_WHAT YOU HAVE TO DO_: Reproduce, please, only the lines from the first line below to the line containing "keep their value", inclusive.

[Excerpts from a dataset]
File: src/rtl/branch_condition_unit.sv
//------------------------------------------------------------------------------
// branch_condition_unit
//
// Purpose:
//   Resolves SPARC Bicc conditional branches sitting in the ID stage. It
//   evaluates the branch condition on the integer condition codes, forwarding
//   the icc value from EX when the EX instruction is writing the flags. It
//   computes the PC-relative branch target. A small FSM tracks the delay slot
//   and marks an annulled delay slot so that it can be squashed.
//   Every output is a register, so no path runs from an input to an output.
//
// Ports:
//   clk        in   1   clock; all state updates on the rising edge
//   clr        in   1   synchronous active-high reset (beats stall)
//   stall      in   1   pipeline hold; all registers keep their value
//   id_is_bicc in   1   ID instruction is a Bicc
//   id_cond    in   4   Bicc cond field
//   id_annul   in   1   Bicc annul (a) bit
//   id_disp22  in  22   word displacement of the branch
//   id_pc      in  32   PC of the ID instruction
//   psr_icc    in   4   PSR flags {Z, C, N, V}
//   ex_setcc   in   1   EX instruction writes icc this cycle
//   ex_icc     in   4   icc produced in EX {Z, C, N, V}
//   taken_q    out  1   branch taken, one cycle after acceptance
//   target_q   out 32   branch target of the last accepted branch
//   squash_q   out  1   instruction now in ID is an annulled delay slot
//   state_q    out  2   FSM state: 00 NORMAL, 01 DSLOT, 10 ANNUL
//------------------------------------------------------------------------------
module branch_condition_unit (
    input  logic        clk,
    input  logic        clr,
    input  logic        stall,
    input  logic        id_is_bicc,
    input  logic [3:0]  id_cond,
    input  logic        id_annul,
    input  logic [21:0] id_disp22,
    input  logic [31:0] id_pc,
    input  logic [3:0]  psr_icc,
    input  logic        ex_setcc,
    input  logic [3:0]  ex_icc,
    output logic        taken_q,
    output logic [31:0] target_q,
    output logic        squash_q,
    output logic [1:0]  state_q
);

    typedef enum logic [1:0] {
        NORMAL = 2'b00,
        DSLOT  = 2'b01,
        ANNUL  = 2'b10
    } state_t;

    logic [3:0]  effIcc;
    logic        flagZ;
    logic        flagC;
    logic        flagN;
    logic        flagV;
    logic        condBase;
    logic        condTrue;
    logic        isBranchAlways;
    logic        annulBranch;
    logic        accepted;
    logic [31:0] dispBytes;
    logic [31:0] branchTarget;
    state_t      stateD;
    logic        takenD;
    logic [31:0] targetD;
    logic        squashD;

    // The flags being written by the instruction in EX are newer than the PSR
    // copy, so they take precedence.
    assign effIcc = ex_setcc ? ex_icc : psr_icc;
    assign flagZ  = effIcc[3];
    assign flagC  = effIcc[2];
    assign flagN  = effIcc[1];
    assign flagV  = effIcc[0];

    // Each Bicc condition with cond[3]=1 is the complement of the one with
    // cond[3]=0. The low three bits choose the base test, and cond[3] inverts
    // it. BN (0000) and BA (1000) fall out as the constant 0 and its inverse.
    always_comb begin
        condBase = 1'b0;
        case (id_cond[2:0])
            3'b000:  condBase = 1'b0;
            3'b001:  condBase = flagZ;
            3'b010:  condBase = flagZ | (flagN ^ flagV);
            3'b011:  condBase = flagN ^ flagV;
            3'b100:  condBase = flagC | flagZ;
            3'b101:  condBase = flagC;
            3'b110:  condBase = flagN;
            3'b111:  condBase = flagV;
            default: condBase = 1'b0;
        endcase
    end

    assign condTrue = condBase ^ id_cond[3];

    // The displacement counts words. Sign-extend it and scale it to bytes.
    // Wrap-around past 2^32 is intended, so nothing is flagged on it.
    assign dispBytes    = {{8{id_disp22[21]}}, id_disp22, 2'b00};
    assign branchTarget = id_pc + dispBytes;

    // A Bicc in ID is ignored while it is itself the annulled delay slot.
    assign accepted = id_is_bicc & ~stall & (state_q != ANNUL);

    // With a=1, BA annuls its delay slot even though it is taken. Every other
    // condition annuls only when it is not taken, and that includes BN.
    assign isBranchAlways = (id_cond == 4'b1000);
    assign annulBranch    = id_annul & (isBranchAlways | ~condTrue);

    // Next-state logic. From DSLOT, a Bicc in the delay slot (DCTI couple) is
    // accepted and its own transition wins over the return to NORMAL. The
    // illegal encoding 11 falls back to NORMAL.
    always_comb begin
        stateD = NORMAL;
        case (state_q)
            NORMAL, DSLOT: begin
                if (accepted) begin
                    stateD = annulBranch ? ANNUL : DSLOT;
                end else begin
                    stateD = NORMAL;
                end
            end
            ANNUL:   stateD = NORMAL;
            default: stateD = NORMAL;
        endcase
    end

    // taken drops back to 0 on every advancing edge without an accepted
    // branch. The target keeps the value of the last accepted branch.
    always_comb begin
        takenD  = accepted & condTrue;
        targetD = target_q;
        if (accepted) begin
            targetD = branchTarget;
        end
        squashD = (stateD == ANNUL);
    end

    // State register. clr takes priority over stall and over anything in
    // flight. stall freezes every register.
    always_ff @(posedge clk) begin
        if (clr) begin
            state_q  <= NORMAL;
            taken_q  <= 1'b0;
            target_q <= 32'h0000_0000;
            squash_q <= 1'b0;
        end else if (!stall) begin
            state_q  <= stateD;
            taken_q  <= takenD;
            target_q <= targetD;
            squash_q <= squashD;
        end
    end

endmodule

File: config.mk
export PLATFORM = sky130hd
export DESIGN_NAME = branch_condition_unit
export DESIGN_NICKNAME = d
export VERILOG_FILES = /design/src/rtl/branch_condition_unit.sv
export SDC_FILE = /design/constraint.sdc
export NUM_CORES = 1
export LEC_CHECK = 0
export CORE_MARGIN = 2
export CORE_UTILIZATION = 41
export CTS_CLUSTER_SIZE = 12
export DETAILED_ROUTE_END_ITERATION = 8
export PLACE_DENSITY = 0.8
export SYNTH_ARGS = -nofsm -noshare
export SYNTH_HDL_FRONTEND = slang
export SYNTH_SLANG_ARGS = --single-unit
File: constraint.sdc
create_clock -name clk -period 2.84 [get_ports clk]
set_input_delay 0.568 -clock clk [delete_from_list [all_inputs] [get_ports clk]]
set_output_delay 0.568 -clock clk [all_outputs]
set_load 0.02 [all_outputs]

_RESULT FOR THIS TASK_:
File: src/rtl/branch_condition_unit.sv
//------------------------------------------------------------------------------
// branch_condition_unit
//
// Purpose:
//   Resolves SPARC Bicc conditional branches sitting in the ID stage. It
//   evaluates the branch condition on the integer condition codes, forwarding
//   the icc value from EX when the EX instruction is writing the flags. It
//   computes the PC-relative branch target. A small FSM tracks the delay slot
//   and marks an annulled delay slot so that it can be squashed.
//   Every output is a register, so no path runs from an input to an output.
//
// Ports:
//   clk        in   1   clock; all state updates on the rising edge
//   clr        in   1   synchronous active-high reset (beats stall)
//   stall      in   1   pipeline hold; all registers keep their value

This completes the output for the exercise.